TASK INSTRUCTIONS — Could you reproduce the lines below from the one with "0.329 / 0.859" through the one with "Three values: ideal, step"? Keep both ends and add nothing.
*** DATA LISTING
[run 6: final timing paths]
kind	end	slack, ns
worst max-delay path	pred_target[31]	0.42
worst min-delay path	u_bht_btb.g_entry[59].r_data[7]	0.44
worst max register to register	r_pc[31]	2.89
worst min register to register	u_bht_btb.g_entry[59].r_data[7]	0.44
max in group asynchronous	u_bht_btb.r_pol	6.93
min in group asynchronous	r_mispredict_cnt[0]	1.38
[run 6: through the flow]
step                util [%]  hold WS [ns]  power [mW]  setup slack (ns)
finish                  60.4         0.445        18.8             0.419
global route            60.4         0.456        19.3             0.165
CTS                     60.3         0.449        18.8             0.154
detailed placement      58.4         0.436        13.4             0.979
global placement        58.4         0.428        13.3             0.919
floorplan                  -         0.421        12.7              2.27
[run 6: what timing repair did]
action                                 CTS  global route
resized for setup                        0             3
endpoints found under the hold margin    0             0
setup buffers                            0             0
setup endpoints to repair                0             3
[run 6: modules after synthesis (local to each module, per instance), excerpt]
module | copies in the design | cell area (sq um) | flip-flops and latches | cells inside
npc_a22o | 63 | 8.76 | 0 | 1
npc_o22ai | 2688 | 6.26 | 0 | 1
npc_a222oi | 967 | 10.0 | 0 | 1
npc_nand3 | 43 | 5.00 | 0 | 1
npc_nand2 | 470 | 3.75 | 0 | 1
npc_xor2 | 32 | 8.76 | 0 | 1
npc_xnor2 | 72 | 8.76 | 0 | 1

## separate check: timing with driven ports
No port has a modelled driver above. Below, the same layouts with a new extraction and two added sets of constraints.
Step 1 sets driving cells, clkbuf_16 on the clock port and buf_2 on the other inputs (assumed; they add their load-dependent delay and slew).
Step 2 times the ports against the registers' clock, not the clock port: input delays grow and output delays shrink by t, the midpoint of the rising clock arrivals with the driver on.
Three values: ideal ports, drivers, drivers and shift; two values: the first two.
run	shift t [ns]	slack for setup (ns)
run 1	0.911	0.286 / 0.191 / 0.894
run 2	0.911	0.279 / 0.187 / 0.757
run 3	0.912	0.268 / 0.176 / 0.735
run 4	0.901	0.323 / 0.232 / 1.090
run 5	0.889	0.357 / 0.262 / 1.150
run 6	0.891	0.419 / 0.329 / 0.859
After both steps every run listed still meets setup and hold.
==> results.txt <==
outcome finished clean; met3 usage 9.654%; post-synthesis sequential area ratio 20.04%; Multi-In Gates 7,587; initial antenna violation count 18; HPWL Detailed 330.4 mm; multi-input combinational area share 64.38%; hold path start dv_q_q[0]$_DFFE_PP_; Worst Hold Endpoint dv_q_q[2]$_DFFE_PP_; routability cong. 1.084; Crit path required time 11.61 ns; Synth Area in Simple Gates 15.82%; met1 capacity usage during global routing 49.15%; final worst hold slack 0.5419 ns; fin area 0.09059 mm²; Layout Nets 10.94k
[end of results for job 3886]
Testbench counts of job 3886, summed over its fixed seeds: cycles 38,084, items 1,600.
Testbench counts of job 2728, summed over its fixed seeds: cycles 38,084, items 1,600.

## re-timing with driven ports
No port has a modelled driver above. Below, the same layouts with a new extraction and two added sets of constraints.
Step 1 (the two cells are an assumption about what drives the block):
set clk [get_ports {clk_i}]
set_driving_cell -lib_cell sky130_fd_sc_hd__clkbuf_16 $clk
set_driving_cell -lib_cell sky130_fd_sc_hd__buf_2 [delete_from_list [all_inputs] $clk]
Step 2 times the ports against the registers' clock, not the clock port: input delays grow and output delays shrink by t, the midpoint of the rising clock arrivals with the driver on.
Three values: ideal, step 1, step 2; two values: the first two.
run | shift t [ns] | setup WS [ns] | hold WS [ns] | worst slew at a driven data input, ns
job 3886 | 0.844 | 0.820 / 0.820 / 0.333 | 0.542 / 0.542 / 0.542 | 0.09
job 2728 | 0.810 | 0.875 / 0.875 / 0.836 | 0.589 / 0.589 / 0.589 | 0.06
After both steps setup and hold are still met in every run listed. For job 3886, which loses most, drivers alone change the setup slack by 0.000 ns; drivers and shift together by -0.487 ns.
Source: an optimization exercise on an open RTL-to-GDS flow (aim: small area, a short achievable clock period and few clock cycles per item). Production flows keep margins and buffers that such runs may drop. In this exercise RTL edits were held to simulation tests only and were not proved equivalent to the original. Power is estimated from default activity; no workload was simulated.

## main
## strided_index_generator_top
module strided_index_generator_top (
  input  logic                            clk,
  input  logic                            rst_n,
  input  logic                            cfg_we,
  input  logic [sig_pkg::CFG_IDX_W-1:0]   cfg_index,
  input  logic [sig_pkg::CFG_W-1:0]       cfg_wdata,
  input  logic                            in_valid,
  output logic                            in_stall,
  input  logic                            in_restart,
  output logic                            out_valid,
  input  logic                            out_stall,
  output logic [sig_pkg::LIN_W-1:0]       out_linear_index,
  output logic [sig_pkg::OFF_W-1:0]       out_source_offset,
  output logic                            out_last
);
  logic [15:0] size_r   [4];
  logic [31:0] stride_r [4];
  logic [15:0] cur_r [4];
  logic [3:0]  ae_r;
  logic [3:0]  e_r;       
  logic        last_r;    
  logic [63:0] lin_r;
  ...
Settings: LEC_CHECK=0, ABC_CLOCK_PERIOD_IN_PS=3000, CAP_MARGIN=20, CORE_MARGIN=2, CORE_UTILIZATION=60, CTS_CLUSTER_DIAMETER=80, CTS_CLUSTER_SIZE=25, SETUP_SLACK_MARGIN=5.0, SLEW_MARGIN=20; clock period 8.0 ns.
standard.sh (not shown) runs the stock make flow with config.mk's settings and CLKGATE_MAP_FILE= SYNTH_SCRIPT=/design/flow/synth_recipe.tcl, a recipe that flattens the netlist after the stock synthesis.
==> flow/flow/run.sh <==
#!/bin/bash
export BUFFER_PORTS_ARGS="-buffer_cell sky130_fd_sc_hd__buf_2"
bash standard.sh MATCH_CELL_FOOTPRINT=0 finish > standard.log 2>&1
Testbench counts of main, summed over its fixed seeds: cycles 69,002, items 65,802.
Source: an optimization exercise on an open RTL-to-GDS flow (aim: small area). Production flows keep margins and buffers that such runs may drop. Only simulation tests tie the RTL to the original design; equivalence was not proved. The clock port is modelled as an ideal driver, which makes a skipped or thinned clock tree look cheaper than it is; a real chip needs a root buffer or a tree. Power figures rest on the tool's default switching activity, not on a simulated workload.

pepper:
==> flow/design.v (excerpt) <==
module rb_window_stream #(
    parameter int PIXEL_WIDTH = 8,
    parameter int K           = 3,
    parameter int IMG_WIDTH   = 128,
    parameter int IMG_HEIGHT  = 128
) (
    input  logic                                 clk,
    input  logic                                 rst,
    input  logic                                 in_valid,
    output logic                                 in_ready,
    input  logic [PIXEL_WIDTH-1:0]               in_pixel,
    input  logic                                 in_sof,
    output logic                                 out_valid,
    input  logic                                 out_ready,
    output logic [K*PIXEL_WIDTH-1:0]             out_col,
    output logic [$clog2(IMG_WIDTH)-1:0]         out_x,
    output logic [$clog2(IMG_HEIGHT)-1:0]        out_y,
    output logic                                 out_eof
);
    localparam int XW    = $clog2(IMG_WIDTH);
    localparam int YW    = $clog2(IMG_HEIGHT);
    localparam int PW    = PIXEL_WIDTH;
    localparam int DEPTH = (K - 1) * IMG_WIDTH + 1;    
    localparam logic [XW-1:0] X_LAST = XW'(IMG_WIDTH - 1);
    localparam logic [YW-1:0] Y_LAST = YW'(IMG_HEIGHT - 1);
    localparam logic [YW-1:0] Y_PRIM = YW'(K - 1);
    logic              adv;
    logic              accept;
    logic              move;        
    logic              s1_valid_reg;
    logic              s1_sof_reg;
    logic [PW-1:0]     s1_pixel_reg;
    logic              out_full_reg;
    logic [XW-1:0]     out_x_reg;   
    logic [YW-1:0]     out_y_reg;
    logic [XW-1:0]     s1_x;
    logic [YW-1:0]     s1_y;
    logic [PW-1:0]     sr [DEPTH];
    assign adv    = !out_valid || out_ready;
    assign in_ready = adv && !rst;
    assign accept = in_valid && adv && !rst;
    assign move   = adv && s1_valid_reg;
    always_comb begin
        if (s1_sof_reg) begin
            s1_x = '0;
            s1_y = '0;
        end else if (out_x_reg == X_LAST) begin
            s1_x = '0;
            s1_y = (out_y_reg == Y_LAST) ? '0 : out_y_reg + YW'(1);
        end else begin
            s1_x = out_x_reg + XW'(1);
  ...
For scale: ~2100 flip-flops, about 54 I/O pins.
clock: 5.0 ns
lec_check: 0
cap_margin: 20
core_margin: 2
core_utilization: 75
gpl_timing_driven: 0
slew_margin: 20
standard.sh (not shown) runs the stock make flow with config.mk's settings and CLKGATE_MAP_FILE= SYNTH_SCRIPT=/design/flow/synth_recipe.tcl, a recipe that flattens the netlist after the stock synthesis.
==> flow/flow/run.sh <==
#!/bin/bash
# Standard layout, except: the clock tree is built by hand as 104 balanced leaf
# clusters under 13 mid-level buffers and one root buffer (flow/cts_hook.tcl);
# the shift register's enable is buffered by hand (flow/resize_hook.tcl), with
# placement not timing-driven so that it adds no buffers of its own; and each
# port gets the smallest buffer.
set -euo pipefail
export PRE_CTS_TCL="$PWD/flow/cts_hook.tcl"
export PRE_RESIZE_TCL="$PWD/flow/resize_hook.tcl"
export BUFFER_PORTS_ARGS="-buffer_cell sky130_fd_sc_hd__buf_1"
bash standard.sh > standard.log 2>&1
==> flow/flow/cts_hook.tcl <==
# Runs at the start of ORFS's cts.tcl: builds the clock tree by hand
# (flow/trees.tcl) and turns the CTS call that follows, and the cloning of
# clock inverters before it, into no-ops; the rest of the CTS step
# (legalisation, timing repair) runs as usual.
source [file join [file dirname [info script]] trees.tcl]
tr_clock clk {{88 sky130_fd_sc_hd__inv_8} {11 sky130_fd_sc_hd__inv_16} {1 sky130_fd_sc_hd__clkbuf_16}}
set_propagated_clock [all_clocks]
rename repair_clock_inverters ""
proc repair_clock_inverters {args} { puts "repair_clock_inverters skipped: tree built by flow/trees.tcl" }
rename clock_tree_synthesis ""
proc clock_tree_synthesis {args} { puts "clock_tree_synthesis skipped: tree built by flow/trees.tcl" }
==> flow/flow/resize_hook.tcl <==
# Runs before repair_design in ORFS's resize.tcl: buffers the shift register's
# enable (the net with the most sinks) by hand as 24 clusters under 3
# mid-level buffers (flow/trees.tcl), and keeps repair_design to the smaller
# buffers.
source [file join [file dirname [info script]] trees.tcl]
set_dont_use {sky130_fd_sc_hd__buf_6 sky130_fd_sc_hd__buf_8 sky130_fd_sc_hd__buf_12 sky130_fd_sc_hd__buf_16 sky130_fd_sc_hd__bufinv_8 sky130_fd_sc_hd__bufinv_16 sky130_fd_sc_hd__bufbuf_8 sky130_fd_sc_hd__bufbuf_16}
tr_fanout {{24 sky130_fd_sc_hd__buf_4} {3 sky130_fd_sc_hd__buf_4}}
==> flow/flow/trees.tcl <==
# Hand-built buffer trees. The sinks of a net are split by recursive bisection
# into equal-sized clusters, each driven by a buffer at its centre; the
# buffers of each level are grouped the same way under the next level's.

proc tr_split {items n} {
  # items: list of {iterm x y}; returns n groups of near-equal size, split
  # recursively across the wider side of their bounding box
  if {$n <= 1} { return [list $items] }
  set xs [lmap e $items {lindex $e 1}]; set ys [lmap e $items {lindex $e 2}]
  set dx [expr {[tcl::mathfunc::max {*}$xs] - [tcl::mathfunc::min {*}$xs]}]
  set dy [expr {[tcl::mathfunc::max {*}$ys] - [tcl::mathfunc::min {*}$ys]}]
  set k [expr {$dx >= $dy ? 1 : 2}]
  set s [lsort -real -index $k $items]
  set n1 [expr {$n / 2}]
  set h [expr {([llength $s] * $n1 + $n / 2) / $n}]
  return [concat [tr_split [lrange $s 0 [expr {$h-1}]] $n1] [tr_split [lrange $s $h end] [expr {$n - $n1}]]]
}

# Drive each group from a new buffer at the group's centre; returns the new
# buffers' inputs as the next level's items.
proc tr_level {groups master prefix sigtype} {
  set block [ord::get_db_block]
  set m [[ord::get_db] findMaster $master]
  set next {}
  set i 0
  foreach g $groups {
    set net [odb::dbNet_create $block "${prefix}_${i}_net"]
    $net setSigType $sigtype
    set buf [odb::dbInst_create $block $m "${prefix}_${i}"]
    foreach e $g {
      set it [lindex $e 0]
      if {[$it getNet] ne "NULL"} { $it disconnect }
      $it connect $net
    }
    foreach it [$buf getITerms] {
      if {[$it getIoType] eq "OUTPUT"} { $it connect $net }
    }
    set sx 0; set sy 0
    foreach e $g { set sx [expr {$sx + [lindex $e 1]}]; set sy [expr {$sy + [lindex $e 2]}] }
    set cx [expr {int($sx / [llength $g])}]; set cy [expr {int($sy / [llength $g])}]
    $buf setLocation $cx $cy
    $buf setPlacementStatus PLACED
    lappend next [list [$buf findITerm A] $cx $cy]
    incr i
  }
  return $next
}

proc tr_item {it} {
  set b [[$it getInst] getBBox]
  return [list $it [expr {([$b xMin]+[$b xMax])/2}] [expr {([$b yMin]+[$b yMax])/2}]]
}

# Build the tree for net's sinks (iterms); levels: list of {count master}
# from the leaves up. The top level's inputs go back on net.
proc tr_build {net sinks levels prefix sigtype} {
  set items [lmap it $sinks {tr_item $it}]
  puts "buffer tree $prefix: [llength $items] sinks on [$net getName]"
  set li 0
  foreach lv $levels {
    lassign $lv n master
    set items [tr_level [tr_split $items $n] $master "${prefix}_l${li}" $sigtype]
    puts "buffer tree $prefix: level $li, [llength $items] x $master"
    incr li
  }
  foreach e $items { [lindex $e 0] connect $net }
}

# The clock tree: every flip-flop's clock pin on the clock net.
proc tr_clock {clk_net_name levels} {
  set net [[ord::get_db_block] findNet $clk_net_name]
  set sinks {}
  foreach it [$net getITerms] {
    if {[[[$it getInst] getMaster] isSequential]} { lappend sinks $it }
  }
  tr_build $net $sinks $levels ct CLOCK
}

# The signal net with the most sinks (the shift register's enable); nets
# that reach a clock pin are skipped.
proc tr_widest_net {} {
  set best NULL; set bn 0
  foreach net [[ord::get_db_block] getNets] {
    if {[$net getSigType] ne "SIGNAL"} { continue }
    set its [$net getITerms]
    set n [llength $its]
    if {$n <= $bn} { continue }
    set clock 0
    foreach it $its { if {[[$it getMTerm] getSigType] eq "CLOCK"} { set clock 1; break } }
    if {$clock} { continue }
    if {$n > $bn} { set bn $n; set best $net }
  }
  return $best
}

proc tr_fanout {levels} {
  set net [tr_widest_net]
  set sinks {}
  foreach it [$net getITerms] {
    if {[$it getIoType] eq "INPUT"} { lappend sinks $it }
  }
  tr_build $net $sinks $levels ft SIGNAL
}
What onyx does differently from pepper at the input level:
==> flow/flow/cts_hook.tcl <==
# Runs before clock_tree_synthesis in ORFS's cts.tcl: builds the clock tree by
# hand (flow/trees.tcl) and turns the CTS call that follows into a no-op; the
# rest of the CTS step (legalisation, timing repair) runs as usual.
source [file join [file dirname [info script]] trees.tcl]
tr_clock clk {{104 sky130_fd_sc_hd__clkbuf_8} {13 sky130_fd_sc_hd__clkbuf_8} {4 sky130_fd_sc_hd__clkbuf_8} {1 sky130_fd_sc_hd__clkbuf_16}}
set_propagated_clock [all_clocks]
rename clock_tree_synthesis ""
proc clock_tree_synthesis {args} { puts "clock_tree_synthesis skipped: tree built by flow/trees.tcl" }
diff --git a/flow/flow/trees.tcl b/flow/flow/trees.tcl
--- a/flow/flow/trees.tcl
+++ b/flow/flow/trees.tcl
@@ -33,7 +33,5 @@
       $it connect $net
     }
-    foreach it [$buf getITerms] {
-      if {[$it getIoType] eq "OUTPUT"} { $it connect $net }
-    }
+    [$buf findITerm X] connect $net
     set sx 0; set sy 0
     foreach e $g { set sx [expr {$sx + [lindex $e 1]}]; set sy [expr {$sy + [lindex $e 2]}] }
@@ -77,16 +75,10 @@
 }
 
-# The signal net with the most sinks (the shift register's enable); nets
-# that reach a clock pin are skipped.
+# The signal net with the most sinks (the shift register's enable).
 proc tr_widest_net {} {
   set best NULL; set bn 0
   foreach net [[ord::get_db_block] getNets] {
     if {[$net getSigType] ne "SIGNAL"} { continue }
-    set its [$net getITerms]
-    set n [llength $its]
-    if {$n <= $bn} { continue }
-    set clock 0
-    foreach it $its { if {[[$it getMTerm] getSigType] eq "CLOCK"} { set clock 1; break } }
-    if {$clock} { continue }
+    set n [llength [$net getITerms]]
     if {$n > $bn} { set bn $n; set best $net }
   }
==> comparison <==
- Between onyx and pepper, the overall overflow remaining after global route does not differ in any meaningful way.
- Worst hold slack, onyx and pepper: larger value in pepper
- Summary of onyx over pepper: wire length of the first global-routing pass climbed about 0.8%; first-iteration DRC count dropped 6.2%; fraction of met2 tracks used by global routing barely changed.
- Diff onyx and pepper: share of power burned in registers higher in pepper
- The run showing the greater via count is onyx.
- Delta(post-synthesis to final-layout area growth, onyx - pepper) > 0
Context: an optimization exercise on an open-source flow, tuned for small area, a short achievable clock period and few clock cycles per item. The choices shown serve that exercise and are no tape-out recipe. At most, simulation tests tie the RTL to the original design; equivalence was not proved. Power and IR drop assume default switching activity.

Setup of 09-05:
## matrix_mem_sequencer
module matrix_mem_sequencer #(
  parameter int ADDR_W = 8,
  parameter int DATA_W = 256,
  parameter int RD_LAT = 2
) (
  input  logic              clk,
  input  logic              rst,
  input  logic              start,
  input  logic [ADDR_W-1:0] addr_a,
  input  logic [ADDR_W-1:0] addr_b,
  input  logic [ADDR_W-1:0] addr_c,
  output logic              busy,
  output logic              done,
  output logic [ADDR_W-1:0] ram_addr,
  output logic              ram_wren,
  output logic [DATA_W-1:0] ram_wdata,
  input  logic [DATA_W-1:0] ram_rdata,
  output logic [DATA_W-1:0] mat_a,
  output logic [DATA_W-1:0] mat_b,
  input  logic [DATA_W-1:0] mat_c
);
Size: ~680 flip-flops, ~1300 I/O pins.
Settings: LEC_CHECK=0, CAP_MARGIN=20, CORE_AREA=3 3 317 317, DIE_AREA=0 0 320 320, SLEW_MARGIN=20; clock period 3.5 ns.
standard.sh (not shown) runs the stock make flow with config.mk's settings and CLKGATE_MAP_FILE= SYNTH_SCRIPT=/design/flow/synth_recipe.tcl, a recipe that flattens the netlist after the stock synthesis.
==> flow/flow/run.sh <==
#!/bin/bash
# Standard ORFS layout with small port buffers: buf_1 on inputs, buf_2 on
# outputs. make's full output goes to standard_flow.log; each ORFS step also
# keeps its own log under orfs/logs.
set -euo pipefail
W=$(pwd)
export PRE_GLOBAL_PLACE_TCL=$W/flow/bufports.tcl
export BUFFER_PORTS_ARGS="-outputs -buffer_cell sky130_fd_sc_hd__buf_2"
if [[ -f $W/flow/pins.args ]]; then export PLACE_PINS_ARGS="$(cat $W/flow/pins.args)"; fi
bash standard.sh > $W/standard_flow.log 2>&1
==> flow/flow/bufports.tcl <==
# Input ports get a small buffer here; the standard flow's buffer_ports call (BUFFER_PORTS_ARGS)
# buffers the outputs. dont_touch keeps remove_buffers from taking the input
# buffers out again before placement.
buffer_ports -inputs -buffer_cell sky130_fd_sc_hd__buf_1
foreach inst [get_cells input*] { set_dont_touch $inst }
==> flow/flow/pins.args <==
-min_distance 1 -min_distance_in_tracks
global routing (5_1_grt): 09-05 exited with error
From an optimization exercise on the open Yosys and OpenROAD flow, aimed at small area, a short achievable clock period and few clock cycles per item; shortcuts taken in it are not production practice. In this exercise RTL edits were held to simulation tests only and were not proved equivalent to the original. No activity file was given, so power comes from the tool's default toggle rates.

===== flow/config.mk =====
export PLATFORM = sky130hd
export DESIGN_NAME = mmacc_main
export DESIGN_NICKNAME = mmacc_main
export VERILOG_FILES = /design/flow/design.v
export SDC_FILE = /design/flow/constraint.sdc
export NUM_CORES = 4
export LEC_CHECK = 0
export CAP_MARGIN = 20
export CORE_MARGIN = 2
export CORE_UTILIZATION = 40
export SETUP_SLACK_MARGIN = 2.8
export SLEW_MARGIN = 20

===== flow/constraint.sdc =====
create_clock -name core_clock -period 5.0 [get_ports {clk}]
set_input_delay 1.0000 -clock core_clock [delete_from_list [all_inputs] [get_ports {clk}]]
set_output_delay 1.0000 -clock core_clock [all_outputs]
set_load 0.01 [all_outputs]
******
ANSWER BOX —
run 6	0.891	0.419 / 0.329 / 0.859
After both steps every run listed still meets setup and hold.
==> results.txt <==
outcome finished clean; met3 usage 9.654%; post-synthesis sequential area ratio 20.04%; Multi-In Gates 7,587; initial antenna violation count 18; HPWL Detailed 330.4 mm; multi-input combinational area share 64.38%; hold path start dv_q_q[0]$_DFFE_PP_; Worst Hold Endpoint dv_q_q[2]$_DFFE_PP_; routability cong. 1.084; Crit path required time 11.61 ns; Synth Area in Simple Gates 15.82%; met1 capacity usage during global routing 49.15%; final worst hold slack 0.5419 ns; fin area 0.09059 mm²; Layout Nets 10.94k
[end of results for job 3886]
Testbench counts of job 3886, summed over its fixed seeds: cycles 38,084, items 1,600.
Testbench counts of job 2728, summed over its fixed seeds: cycles 38,084, items 1,600.

## re-timing with driven ports
No port has a modelled driver above. Below, the same layouts with a new extraction and two added sets of constraints.
Step 1 (the two cells are an assumption about what drives the block):
set clk [get_ports {clk_i}]
set_driving_cell -lib_cell sky130_fd_sc_hd__clkbuf_16 $clk
set_driving_cell -lib_cell sky130_fd_sc_hd__buf_2 [delete_from_list [all_inputs] $clk]
Step 2 times the ports against the registers' clock, not the clock port: input delays grow and output delays shrink by t, the midpoint of the rising clock arrivals with the driver on.
Three values: ideal, step 1, step 2; two values: the first two.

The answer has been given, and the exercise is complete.